WHAT THE EXERCISE ASKS
Report each line from the entries in which "reference" can be found.

RECORDS FOR THIS TASK
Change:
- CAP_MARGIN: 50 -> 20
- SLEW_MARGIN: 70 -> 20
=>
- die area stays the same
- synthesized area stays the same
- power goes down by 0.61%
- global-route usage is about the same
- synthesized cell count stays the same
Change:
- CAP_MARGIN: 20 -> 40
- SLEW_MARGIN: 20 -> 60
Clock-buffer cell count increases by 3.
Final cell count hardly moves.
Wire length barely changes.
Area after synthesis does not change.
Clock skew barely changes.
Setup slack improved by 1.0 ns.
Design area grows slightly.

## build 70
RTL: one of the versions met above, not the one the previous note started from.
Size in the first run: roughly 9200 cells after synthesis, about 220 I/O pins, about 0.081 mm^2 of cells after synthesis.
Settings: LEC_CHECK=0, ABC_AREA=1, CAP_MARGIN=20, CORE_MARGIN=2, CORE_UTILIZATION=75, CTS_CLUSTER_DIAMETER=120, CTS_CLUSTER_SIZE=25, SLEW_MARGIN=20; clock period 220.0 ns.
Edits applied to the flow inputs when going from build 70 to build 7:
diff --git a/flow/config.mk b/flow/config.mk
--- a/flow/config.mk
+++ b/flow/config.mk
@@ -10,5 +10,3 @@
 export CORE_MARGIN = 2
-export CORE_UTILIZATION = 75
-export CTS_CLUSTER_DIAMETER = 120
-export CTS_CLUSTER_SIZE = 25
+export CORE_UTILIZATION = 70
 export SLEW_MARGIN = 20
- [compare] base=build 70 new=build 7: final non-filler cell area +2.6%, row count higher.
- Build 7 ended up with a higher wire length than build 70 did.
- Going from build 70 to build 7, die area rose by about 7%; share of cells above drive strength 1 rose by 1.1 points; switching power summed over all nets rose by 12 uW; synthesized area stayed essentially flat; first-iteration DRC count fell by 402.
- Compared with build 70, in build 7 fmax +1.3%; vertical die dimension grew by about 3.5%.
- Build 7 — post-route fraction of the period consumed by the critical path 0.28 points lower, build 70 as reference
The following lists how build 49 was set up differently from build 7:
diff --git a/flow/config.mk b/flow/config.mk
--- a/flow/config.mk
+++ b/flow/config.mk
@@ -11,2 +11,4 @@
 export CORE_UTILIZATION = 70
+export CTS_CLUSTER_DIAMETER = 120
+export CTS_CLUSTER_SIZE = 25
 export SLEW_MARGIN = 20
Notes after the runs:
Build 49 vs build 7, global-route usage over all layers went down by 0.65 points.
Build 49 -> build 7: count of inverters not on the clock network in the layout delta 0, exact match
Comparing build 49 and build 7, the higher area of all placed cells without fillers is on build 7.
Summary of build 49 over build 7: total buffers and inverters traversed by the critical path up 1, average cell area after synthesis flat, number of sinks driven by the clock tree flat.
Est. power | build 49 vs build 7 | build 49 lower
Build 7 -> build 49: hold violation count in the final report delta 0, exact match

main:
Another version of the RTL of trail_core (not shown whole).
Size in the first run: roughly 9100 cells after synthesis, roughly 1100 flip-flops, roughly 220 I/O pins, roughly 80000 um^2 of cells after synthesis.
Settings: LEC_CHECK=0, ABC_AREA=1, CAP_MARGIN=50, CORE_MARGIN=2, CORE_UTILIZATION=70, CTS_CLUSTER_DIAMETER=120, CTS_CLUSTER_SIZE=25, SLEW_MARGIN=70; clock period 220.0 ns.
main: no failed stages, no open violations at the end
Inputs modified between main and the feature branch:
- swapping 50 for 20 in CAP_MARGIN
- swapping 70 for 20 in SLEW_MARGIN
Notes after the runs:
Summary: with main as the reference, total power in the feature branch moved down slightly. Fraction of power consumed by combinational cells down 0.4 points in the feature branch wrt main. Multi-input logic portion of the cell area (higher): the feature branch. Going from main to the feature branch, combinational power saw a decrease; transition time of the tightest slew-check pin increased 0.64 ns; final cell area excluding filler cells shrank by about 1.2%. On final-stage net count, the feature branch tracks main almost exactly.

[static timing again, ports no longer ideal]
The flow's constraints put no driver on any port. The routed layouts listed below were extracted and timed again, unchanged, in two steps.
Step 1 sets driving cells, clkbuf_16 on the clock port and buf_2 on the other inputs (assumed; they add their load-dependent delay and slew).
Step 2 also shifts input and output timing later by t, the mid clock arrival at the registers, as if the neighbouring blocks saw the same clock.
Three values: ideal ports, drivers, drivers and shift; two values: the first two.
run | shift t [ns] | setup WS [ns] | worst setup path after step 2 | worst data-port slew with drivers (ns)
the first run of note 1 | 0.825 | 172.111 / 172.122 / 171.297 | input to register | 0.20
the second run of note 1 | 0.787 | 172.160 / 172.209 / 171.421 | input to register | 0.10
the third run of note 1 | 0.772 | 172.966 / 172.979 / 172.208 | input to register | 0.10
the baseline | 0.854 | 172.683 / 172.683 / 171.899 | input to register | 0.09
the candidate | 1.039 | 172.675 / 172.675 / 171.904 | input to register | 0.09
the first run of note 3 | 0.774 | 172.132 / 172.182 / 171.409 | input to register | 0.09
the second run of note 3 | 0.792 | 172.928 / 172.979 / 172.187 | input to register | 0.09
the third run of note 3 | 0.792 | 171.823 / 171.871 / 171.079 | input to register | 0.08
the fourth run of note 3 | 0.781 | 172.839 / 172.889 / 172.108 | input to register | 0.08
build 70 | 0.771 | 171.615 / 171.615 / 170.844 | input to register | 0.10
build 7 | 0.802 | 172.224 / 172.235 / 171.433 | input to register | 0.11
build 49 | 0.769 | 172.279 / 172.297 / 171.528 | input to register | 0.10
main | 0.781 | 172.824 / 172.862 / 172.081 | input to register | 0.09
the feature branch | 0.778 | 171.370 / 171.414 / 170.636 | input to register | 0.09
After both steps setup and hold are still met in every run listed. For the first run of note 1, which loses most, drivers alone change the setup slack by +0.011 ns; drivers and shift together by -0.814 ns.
Background: an optimization exercise with open tools, aiming at small area and a short achievable clock period. Do not read the settings as production practice.
In this exercise RTL edits were held to simulation tests only and were not proved equivalent to the original.
Power and IR drop assume default switching activity.

==> flow/design.v <==
module irq_ctrl (
    input  wire        clk,
    input  wire        rst,         
    input  wire [15:0] ev_in,       
    input  wire        us_tick,     
    input  wire [3:0]  claim,       
    output reg  [67:0] claim_data,  
    input  wire [3:0]  cmpl_we,     
    input  wire [35:0] cmpl_src,    
    input  wire        cfg_we,
    input  wire        cfg_re,
    input  wire [13:0] cfg_addr,
    input  wire [31:0] cfg_wdata,
    output reg  [31:0] cfg_rdata,
    output wire [3:0]  irq
);
    localparam NS    = 16;           
    localparam SW    = 4;            
    localparam KW    = 16 + SW;      
    localparam CTMAX = 21'd1048576;  
    localparam LVL_LO = 11, LVL_HI = 12;    
    localparam SWI_A  = 13, SWI_B  = 14;    
    localparam ORPH   = 15;                 
    localparam A_PEND   = 14'h0000, A_PEND_S = 14'h1000, A_PEND_C = 14'h2000;
    localparam A_MASK   = 14'h0020, A_MASK_S = 14'h1020, A_MASK_C = 14'h2020;
    localparam A_ACTIVE = 14'h0040, A_LIVE   = 14'h0060;
    localparam A_CTL    = 14'h0100, A_SWI    = 14'h0104, A_BSTAT  = 14'h0108;
    function is_level(input integer s);
        is_level = (s >= LVL_LO) && (s <= LVL_HI);
    endfunction
    reg [NS-1:0]    pend, mask, active, live;
    reg [2*NS-1:0]  owner;
    reg [8*NS-1:0]  cnt;
    reg [21*NS-1:0] tmr;
    reg [NS-1:0]    tmr_run;
    reg [4*NS-1:0]  tgt;
    reg [8*NS-1:0]  ccnt, rank, prio;
    reg [21*NS-1:0] ctime;
    reg [31:0]   thresh;    
    reg [63:0]   spur;      
    reg [63:0]   orph;      
    reg [4*SW-1:0] pres;    
    reg          nopre;
    reg          badval;
    assign irq[0] = pres[0*SW +: SW] != 0;
    assign irq[1] = pres[1*SW +: SW] != 0;
    assign irq[2] = pres[2*SW +: SW] != 0;
    assign irq[3] = pres[3*SW +: SW] != 0;
    integer s, t;
    wire wr_mask   = cfg_we && cfg_addr == A_MASK;
    wire wr_mask_s = cfg_we && cfg_addr == A_MASK_S;
    wire wr_mask_c = cfg_we && cfg_addr == A_MASK_C;
    wire wr_pend_s = cfg_we && cfg_addr == A_PEND_S;
    wire wr_pend_c = cfg_we && cfg_addr == A_PEND_C;
    reg [NS-1:0] edge_src;
    reg [NS-1:0] mask_w, pend_w, pclr;
    always @* begin
        for (s = 0; s < NS; s = s + 1)
            edge_src[s] = (s != 0) && !is_level(s);
        mask_w = mask;
        if (wr_mask)   mask_w = cfg_wdata[NS-1:0];
        if (wr_mask_s) mask_w = mask | cfg_wdata[NS-1:0];
        if (wr_mask_c) mask_w = mask & ~cfg_wdata[NS-1:0];
        mask_w[0] = 1'b0;
        pclr   = wr_pend_c ? (cfg_wdata[NS-1:0] & edge_src) : {NS{1'b0}};
        pend_w = pend;
        if (wr_pend_s) pend_w = pend | (cfg_wdata[NS-1:0] & edge_src);
        pend_w = pend_w & ~pclr;
    end
    reg [31:0] run_rank;  
    reg [3:0]  has_act;
    always @* begin
        for (t = 0; t < 4; t = t + 1) begin
            run_rank[8*t +: 8] = 8'd0;
            has_act[t] = 1'b0;
            for (s = 1; s < NS; s = s + 1)
                if (active[s] && owner[2*s +: 2] == t[1:0]) begin
                    has_act[t] = 1'b1;
                    if (rank[8*s +: 8] > run_rank[8*t +: 8])
                        run_rank[8*t +: 8] = rank[8*s +: 8];
                end
        end
    end
    reg [4*NS-1:0] elig;  
    always @* begin
        for (t = 0; t < 4; t = t + 1) begin
            elig[NS*t +: NS] = {NS{1'b0}};
            for (s = 1; s < NS; s = s + 1)
                elig[NS*t + s] = pend_w[s] && !mask_w[s] && !active[s]
                              && tgt[4*s + t]
                              && prio[8*s +: 8] > thresh[8*t +: 8]
                              && (!has_act[t] || (!nopre && rank[8*s +: 8] > run_rank[8*t +: 8]));
        end
    end
    reg [4*SW-1:0] best;
    reg [4*KW-1:0] best_key;
    reg [3:0]      found;
    reg [4*KW-1:0] pres_key;
    reg [4*SW-1:0] pres_next;
    reg [SW-1:0]   p;
    always @* begin
        for (t = 0; t < 4; t = t + 1) begin
            best[SW*t +: SW]     = {SW{1'b0}};
            best_key[KW*t +: KW] = {KW{1'b0}};
            found[t]             = 1'b0;
            for (s = 1; s < NS; s = s + 1)
                if (elig[NS*t + s] && (!found[t] ||
                        {rank[8*s +: 8], prio[8*s +: 8], ~s[SW-1:0]} > best_key[KW*t +: KW])) begin
                    found[t]             = 1'b1;
                    best[SW*t +: SW]     = s[SW-1:0];
                    best_key[KW*t +: KW] = {rank[8*s +: 8], prio[8*s +: 8], ~s[SW-1:0]};
                end
            p = pres[SW*t +: SW];
            pres_key[KW*t +: KW] = {rank[8*p +: 8], prio[8*p +: 8], ~p};
            if (claim[t])
                pres_next[SW*t +: SW] = {SW{1'b0}};
            else if (found[t] && (p == 0 || best_key[KW*t +: KW] > pres_key[KW*t +: KW]))
                pres_next[SW*t +: SW] = best[SW*t +: SW];
            else
                pres_next[SW*t +: SW] = p;
        end
    end
    reg [NS-1:0]   claimed;
    reg [2*NS-1:0] claim_by;    
    reg [3:0]      claim_spur;
    reg [67:0]     claim_res;   
    reg [SW-1:0]   cp;
    always @* begin
        claimed   = {NS{1'b0}};
        claim_by  = {2*NS{1'b0}};
        claim_res = 68'd0;
        for (t = 0; t < 4; t = t + 1) begin
            claim_spur[t] = 1'b0;
            cp = pres[SW*t +: SW];
            if (claim[t] && cp != 0) begin
                if (elig[NS*t + cp] && !claimed[cp]) begin
                    claimed[cp]          = 1'b1;
                    claim_by[2*cp +: 2]  = t[1:0];
                    claim_res[17*t +: 17] = {cnt[8*cp +: 8], {(9-SW){1'b0}}, cp};
                end else begin
                    claim_spur[t]         = 1'b1;
                    claim_res[17*t +: 17] = {8'd0, 9'd511};
                end
            end
        end
    end
    reg [NS-1:0]   active_c;
    reg [2*NS-1:0] owner_c;
    reg [NS-1:0]   completed;
    reg [3:0]      orphan;
    reg [8:0]      cs;
    always @* begin
        active_c = active | claimed;
        owner_c  = owner;
        for (s = 1; s < NS; s = s + 1)
            if (claimed[s])
                owner_c[2*s +: 2] = claim_by[2*s +: 2];
        completed = {NS{1'b0}};
        for (t = 0; t < 4; t = t + 1) begin
            orphan[t] = 1'b0;
            cs = cmpl_src[9*t +: 9];
            if (cmpl_we[t] && cs != 9'd0 && cs < NS) begin
                if (active_c[cs[SW-1:0]] && owner_c[2*cs[SW-1:0] +: 2] == t[1:0])
                    completed[cs[SW-1:0]] = 1'b1;
                else
                    orphan[t] = 1'b1;
            end
        end
    end
    wire [NS-1:0] active_n = active_c & ~completed;
    wire wr_swi = cfg_we && cfg_addr == A_SWI;
    reg [NS-1:0] ev;
    always @* begin
        for (s = 0; s < NS; s = s + 1) begin
            if (s >= 1 && s < LVL_LO)
                ev[s] = ev_in[s];
            else if (is_level(s))
                ev[s] = ev_in[s] && !live[s];
            else
                ev[s] = 1'b0;
        end
        ev[SWI_A] = wr_swi && cfg_wdata[0];
        ev[SWI_B] = wr_swi && cfg_wdata[1];
        ev[ORPH]  = |orphan;
    end
    reg [NS-1:0]    pend_n, run_n;
    reg [8*NS-1:0]  cnt_n;
    reg [21*NS-1:0] tmr_n;
    reg [7:0]  c_a, c_crit;
    reg [20:0] t_a, ct;
    reg        r_a, clr, met;
    always @* begin
        pend_n = {NS{1'b0}};
        run_n  = {NS{1'b0}};
        cnt_n  = {8*NS{1'b0}};
        tmr_n  = {21*NS{1'b0}};
        for (s = 1; s < NS; s = s + 1) begin
            clr = pclr[s] || claimed[s];
            c_a = clr ? 8'd0  : cnt[8*s +: 8];
            t_a = clr ? 21'd0 : tmr[21*s +: 21];
            r_a = clr ? 1'b0  : tmr_run[s];
            cnt_n[8*s +: 8] = (ev[s] && c_a != 8'd255) ? c_a + 8'd1 : c_a;
            if (is_level(s)) begin
                pend_n[s] = ev_in[s] && !active_n[s];
            end else begin
                c_crit = ccnt[8*s +: 8];
                ct     = ctime[21*s +: 21];
                met = (c_a != 8'd0) &&
                      ((c_crit == 8'd0 && ct == 21'd0) ||
                       (c_crit != 8'd0 && c_a >= c_crit) ||
                       (ct != 21'd0 && t_a >= ct));
                pend_n[s] = (pend_w[s] && !claimed[s]) || met;
                run_n[s]  = (r_a || (ev[s] && c_a == 8'd0)) && !pend_n[s];
                tmr_n[21*s +: 21] = (r_a && us_tick && t_a != 21'h1FFFFF) ? t_a + 21'd1 : t_a;
            end
        end
    end
    wire [SW-1:0] wsrc    = cfg_addr[SW+1:2];
    wire          in_src  = cfg_addr[13:SW+2] == (14'h0400 >> (SW+2)) && cfg_addr[1:0] == 2'b00;
    wire          in_coal = cfg_addr[13:SW+2] == (14'h0800 >> (SW+2)) && cfg_addr[1:0] == 2'b00;
    wire          in_cnt  = cfg_addr[13:SW]   == (14'h0C00 >> SW)     && cfg_addr[1:0] == 2'b00;
    wire          wr_src  = cfg_we && in_src  && wsrc != 0;
    wire          wr_coal = cfg_we && in_coal && wsrc != 0;
    wire          ct_bad  = cfg_wdata[20:0] > CTMAX;
    always @(posedge clk) begin
        if (rst) begin
            pend    <= {NS{1'b0}};
            mask    <= {{(NS-1){1'b1}}, 1'b0};
            active  <= {NS{1'b0}};
            live    <= {NS{1'b0}};
            owner   <= {2*NS{1'b0}};
            cnt     <= {8*NS{1'b0}};
            tmr     <= {21*NS{1'b0}};
            tmr_run <= {NS{1'b0}};
            tgt     <= {4*NS{1'b0}};
            ccnt    <= {8*NS{1'b0}};
            rank    <= {8*NS{1'b0}};
            prio    <= {8*NS{1'b0}};
            ctime   <= {21*NS{1'b0}};
            thresh  <= 32'd0;
            spur    <= 64'd0;
            orph    <= 64'd0;
            pres    <= {4*SW{1'b0}};
            nopre   <= 1'b0;
            badval  <= 1'b0;
        end else begin
            pend    <= pend_n;
            mask    <= mask_w;
            active  <= active_n;
            owner   <= owner_c;
            cnt     <= cnt_n;
            tmr     <= tmr_n;
            tmr_run <= run_n;
            pres    <= pres_next;
            for (s = 0; s < NS; s = s + 1)
                live[s] <= is_level(s) ? ev_in[s] : 1'b0;
            for (t = 0; t < 4; t = t + 1) begin
                if (cfg_we && cfg_addr == 14'h0088 + 14'h0020 * t)
                    thresh[8*t +: 8] <= cfg_wdata[7:0];
                if (cfg_we && cfg_addr == 14'h0090 + 14'h0020 * t) begin
                    spur[16*t +: 16] <= {15'd0, claim_spur[t]};
                    orph[16*t +: 16] <= {15'd0, orphan[t]};
                end else begin
                    if (claim_spur[t] && spur[16*t +: 16] != 16'hFFFF)
                        spur[16*t +: 16] <= spur[16*t +: 16] + 16'd1;
                    if (orphan[t] && orph[16*t +: 16] != 16'hFFFF)
                        orph[16*t +: 16] <= orph[16*t +: 16] + 16'd1;
                end
            end
            if (wr_src) begin
                tgt [4*wsrc +: 4] <= cfg_wdata[27:24];
                ccnt[8*wsrc +: 8] <= cfg_wdata[23:16];
                rank[8*wsrc +: 8] <= cfg_wdata[15:8];
                prio[8*wsrc +: 8] <= cfg_wdata[7:0];
            end
            if (wr_coal && !ct_bad)
                ctime[21*wsrc +: 21] <= cfg_wdata[20:0];
            if (cfg_we && cfg_addr == A_CTL)
                nopre <= cfg_wdata[0];
            if (wr_coal && ct_bad)
                badval <= 1'b1;
            else if (cfg_we && cfg_addr == A_BSTAT && cfg_wdata[0])
                badval <= 1'b0;
        end
    end
    always @(posedge clk) begin
        if (rst) begin
            claim_data <= 68'd0;
        end else begin
            for (t = 0; t < 4; t = t + 1)
                if (claim[t])
                    claim_data[17*t +: 17] <= claim_res[17*t +: 17];
        end
    end
    reg [31:0]   rd;
    reg [SW-1:0] rsrc;
    reg [SW-3:0] rw;
    always @* begin
        rd   = 32'd0;
        rsrc = cfg_addr[SW+1:2];
        rw   = cfg_addr[SW-1:2];
        case (cfg_addr)
            A_PEND:   rd = pend;
            A_MASK:   rd = mask;
            A_ACTIVE: rd = active;
            A_LIVE:   rd = live;
            A_CTL:    rd = {31'd0, nopre};
            A_BSTAT:  rd = {31'd0, badval};
            default: begin
                for (t = 0; t < 4; t = t + 1) begin
                    if (cfg_addr == 14'h0088 + 14'h0020 * t)
                        rd = {24'd0, thresh[8*t +: 8]};
                    if (cfg_addr == 14'h008C + 14'h0020 * t)
                        rd = {has_act[t], 7'd0, run_rank[8*t +: 8], 7'd0, {(9-SW){1'b0}}, pres[SW*t +: SW]};
                    if (cfg_addr == 14'h0090 + 14'h0020 * t)
                        rd = {spur[16*t +: 16], orph[16*t +: 16]};
                end
                if (in_src && rsrc != 0)
                    rd = {is_level(rsrc), 1'b0, owner[2*rsrc +: 2], tgt[4*rsrc +: 4],
                          ccnt[8*rsrc +: 8], rank[8*rsrc +: 8], prio[8*rsrc +: 8]};
                if (in_coal && rsrc != 0)
                    rd = {11'd0, ctime[21*rsrc +: 21]};
                if (in_cnt)
                    rd = {cnt[8*(4*rw+3) +: 8], cnt[8*(4*rw+2) +: 8],
                          cnt[8*(4*rw+1) +: 8], rw == 0 ? 8'd0 : cnt[8*(4*rw) +: 8]};
            end
        endcase
    end
    always @(posedge clk) begin
        if (rst)
            cfg_rdata <= 32'd0;
        else if (cfg_re)
            cfg_rdata <= rd;
    end
endmodule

YOUR SOLUTION
- Build 7 — post-route fraction of the period consumed by the critical path 0.28 points lower, build 70 as reference
Summary: with main as the reference, total power in the feature branch moved down slightly. Fraction of power consumed by combinational cells down 0.4 points in the feature branch wrt main. Multi-input logic portion of the cell area (higher): the feature branch. Going from main to the feature branch, combinational power saw a decrease; transition time of the tightest slew-check pin increased 0.64 ns; final cell area excluding filler cells shrank by about 1.2%. On final-stage net count, the feature branch tracks main almost exactly.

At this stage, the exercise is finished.